» **WORK REQUEST**
Gather all lines from the material that contain the word "without".

» **THE RECORDS**
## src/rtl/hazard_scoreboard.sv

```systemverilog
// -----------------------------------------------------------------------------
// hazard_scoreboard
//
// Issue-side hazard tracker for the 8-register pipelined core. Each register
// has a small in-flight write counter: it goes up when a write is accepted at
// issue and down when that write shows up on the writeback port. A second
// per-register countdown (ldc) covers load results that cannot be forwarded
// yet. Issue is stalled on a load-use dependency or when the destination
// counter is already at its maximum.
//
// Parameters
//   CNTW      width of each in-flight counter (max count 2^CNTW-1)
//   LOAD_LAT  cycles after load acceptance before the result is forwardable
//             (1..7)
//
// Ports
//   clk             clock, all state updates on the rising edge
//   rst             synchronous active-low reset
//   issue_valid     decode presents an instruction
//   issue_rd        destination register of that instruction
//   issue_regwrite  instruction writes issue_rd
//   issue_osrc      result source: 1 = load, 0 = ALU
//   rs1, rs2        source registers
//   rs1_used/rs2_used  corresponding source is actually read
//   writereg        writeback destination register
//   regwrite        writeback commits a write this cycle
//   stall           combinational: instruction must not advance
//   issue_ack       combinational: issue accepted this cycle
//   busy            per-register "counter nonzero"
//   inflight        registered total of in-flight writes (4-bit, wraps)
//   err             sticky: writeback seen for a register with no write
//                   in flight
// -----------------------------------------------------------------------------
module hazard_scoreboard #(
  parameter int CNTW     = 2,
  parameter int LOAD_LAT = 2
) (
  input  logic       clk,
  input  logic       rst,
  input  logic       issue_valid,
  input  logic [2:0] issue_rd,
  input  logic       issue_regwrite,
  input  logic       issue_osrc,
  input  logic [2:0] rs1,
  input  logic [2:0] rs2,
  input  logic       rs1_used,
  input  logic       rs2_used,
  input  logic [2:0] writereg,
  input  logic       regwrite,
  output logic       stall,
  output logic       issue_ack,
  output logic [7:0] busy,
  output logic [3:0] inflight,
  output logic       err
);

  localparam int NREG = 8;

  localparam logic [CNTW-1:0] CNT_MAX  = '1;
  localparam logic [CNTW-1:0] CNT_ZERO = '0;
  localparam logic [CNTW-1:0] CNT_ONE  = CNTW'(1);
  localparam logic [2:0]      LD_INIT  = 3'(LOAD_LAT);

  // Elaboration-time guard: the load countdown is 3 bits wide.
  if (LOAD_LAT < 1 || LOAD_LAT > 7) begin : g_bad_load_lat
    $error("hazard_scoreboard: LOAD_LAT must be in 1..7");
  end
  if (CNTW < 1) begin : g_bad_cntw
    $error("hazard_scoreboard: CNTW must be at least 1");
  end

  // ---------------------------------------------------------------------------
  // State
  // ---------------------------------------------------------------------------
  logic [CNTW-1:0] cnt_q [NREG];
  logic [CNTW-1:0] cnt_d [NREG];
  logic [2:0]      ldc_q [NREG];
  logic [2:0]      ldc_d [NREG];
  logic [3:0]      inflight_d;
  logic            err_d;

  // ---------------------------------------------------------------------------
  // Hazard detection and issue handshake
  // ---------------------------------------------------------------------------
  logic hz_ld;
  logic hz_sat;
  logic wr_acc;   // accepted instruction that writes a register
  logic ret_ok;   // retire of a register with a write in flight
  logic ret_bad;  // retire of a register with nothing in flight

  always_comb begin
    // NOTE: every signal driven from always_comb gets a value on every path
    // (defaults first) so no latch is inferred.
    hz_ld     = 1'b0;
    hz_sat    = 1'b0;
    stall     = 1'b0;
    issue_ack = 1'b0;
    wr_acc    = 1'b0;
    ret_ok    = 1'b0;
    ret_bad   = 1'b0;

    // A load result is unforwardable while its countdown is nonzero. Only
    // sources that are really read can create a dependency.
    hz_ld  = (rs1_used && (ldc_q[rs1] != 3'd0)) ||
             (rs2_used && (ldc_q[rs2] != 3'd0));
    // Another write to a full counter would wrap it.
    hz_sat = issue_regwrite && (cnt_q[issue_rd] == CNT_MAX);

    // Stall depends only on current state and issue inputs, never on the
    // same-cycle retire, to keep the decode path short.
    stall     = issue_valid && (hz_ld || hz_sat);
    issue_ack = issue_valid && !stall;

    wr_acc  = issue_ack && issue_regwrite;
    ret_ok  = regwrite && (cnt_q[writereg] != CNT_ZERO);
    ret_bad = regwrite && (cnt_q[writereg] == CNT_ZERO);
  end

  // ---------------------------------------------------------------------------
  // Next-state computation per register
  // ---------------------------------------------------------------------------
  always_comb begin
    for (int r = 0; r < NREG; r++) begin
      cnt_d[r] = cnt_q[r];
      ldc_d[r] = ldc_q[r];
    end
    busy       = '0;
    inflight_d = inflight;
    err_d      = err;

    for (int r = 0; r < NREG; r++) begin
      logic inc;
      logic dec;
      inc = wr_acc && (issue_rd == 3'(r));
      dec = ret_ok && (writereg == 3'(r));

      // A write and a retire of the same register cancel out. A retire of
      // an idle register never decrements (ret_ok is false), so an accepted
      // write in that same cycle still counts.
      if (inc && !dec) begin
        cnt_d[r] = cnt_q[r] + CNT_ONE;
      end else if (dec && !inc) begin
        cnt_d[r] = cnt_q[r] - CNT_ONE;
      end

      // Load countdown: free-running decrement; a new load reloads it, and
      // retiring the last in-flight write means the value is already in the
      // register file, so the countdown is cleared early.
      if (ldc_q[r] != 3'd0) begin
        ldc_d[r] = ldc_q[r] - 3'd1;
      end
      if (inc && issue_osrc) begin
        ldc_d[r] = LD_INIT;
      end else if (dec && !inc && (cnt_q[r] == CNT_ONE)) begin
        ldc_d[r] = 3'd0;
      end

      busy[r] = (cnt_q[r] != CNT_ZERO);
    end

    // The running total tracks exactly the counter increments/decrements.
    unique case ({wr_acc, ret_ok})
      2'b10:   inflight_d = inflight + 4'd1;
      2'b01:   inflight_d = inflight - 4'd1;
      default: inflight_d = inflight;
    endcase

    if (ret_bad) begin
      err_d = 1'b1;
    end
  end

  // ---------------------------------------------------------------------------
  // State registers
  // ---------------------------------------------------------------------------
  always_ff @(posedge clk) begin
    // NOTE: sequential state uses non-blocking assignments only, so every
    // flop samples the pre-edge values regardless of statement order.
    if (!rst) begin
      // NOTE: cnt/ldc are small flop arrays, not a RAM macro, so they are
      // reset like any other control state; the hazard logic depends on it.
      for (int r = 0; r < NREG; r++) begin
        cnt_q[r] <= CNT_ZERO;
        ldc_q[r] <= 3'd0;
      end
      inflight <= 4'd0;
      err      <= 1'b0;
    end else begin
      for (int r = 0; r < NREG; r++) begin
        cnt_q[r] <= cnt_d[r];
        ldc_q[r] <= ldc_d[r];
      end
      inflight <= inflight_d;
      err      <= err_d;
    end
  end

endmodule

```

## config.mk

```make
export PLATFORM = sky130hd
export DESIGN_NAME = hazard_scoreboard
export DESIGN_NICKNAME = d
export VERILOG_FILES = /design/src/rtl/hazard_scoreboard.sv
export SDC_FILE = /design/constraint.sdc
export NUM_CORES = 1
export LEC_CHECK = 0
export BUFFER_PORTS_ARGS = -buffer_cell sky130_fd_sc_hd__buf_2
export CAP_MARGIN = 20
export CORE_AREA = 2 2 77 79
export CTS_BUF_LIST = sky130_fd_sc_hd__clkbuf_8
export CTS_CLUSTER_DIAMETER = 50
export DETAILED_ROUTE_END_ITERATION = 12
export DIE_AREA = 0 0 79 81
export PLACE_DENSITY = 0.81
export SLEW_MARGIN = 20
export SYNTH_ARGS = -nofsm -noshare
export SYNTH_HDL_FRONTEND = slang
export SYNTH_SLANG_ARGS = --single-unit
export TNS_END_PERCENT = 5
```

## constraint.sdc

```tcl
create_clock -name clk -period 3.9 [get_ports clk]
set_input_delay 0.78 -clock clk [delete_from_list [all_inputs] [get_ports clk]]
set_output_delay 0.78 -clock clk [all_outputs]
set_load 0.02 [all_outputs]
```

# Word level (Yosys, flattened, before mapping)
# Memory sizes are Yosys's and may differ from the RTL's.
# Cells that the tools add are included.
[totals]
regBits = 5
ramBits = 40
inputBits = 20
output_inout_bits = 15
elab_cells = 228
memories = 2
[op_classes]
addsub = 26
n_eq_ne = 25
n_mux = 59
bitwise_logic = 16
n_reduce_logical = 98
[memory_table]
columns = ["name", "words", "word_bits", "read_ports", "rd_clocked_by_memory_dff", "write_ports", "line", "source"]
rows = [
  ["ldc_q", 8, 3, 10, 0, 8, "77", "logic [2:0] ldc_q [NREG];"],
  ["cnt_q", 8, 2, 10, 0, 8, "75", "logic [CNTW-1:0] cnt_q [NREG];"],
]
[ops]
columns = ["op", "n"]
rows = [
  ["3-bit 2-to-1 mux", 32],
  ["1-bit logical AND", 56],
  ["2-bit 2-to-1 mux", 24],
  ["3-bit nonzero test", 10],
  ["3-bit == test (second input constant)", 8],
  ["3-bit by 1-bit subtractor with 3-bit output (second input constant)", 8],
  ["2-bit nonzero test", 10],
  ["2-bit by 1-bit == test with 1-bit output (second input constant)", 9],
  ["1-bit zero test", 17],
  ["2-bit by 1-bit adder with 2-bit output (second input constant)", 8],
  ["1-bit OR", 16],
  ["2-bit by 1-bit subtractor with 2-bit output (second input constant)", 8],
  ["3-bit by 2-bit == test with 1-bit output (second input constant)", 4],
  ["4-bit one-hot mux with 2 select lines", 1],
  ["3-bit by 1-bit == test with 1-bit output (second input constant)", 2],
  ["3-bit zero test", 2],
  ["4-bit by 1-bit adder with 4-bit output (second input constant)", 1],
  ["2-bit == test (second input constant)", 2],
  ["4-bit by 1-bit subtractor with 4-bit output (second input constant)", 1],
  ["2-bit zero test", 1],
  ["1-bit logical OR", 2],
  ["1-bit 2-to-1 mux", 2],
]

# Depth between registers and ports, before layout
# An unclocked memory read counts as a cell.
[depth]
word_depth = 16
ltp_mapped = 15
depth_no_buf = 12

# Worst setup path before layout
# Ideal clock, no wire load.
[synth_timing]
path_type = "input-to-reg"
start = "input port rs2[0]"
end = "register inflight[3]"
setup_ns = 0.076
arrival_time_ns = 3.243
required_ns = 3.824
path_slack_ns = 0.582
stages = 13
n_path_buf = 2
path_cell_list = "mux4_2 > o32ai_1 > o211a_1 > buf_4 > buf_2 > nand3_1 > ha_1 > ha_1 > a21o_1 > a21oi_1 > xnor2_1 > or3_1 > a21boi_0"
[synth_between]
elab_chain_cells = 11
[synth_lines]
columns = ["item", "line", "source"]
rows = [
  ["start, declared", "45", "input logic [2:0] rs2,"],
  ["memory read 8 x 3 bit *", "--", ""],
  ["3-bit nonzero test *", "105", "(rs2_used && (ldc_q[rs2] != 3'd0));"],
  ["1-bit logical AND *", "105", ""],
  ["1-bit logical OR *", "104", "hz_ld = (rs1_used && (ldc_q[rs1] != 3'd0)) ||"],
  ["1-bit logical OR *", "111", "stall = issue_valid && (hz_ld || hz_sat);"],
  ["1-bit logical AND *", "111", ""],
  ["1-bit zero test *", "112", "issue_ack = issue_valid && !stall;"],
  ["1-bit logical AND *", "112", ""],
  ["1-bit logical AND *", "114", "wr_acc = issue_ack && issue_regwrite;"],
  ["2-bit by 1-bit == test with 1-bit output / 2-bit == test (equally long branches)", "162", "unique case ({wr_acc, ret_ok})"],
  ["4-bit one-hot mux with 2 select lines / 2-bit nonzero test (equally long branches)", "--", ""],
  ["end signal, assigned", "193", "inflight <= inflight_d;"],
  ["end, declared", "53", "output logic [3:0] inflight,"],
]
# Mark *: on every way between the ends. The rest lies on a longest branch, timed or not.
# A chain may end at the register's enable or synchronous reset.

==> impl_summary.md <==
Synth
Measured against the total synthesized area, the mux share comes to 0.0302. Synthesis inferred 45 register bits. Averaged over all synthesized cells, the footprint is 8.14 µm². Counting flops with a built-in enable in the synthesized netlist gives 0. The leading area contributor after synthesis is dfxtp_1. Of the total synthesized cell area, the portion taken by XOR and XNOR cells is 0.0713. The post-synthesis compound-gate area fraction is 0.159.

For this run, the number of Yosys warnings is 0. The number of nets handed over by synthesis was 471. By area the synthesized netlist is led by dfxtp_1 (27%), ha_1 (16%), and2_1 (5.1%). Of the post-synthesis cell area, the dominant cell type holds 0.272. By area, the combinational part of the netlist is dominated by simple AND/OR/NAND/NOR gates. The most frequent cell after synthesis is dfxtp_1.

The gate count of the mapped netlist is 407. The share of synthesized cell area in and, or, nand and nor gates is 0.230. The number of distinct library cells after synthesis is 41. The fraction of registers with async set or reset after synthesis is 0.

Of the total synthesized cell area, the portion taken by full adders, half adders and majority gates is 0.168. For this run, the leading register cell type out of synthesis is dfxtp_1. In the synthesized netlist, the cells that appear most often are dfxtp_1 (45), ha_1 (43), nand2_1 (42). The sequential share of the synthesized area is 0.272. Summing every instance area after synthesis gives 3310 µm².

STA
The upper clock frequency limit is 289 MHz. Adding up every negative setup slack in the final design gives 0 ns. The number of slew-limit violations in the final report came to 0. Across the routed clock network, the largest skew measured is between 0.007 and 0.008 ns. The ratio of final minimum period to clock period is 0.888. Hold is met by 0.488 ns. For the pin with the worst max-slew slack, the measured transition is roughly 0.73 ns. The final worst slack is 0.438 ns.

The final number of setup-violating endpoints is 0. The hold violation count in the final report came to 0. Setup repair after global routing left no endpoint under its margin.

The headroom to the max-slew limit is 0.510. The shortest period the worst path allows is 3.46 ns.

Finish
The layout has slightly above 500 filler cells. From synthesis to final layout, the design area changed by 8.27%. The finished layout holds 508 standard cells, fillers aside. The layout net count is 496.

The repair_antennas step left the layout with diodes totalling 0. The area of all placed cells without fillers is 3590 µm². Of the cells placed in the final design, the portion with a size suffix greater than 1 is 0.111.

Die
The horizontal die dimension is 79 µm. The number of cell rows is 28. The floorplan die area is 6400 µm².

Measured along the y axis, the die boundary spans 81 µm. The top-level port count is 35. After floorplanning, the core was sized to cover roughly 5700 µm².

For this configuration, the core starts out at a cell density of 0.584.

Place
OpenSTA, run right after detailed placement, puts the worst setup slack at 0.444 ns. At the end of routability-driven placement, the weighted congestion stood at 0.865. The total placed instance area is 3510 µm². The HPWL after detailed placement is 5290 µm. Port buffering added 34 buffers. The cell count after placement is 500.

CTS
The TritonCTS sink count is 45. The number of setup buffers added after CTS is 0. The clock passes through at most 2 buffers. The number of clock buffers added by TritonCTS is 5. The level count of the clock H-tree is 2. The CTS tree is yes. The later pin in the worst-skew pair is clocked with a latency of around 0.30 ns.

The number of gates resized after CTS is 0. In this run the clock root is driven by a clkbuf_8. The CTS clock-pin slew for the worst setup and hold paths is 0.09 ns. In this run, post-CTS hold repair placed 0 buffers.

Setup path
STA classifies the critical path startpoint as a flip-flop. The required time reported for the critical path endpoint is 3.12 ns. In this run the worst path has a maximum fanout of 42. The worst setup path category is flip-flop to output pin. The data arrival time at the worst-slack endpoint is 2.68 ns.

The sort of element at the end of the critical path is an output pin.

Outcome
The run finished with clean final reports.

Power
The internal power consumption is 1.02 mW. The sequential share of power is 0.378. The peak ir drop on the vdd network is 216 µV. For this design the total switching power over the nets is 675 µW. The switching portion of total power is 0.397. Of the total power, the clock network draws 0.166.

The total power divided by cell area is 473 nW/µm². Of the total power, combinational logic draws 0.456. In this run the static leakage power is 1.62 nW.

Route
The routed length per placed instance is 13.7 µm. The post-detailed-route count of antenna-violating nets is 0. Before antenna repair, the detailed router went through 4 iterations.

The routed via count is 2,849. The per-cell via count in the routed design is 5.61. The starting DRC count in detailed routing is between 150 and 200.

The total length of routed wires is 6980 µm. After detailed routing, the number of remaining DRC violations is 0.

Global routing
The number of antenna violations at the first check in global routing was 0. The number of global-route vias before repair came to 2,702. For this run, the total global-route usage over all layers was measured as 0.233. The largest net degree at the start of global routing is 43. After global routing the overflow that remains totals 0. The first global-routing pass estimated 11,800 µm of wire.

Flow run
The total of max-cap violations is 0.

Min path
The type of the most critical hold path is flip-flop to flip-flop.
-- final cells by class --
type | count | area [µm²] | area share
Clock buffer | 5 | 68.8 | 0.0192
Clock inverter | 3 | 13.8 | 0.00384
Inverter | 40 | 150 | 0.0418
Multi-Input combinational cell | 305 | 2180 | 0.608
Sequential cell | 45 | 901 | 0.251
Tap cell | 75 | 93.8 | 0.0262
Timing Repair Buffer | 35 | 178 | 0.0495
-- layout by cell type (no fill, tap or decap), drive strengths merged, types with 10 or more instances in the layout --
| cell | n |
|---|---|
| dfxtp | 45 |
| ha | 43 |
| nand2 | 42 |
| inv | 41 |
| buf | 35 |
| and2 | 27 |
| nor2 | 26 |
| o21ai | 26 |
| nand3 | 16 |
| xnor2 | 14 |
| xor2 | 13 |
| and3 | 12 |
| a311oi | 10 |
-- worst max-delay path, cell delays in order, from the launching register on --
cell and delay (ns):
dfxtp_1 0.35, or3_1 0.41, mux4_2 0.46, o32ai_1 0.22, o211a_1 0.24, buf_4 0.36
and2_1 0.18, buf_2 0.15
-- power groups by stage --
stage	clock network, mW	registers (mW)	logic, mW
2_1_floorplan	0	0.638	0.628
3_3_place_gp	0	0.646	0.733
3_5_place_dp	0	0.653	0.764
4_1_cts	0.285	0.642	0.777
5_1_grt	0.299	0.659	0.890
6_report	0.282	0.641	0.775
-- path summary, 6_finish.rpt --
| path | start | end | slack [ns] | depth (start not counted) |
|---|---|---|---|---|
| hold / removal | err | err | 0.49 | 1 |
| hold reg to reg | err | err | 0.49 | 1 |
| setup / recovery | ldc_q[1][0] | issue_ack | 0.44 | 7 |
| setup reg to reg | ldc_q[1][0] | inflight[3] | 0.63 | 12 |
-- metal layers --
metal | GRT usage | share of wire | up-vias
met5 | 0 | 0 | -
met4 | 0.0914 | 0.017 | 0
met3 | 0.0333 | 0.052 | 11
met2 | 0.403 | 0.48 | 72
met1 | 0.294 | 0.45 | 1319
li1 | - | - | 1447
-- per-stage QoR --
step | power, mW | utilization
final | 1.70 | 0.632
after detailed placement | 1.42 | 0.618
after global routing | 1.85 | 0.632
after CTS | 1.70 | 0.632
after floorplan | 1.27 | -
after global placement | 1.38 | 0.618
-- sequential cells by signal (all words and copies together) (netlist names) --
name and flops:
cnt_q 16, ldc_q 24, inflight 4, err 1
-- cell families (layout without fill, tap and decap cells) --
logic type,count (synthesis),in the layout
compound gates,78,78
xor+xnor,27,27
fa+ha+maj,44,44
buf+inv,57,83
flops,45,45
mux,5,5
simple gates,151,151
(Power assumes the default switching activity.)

» **COMPLETED EXERCISE**
The repair_antennas step left the layout with diodes totalling 0. The area of all placed cells without fillers is 3590 µm². Of the cells placed in the final design, the portion with a size suffix greater than 1 is 0.111.
-- cell families (layout without fill, tap and decap cells) --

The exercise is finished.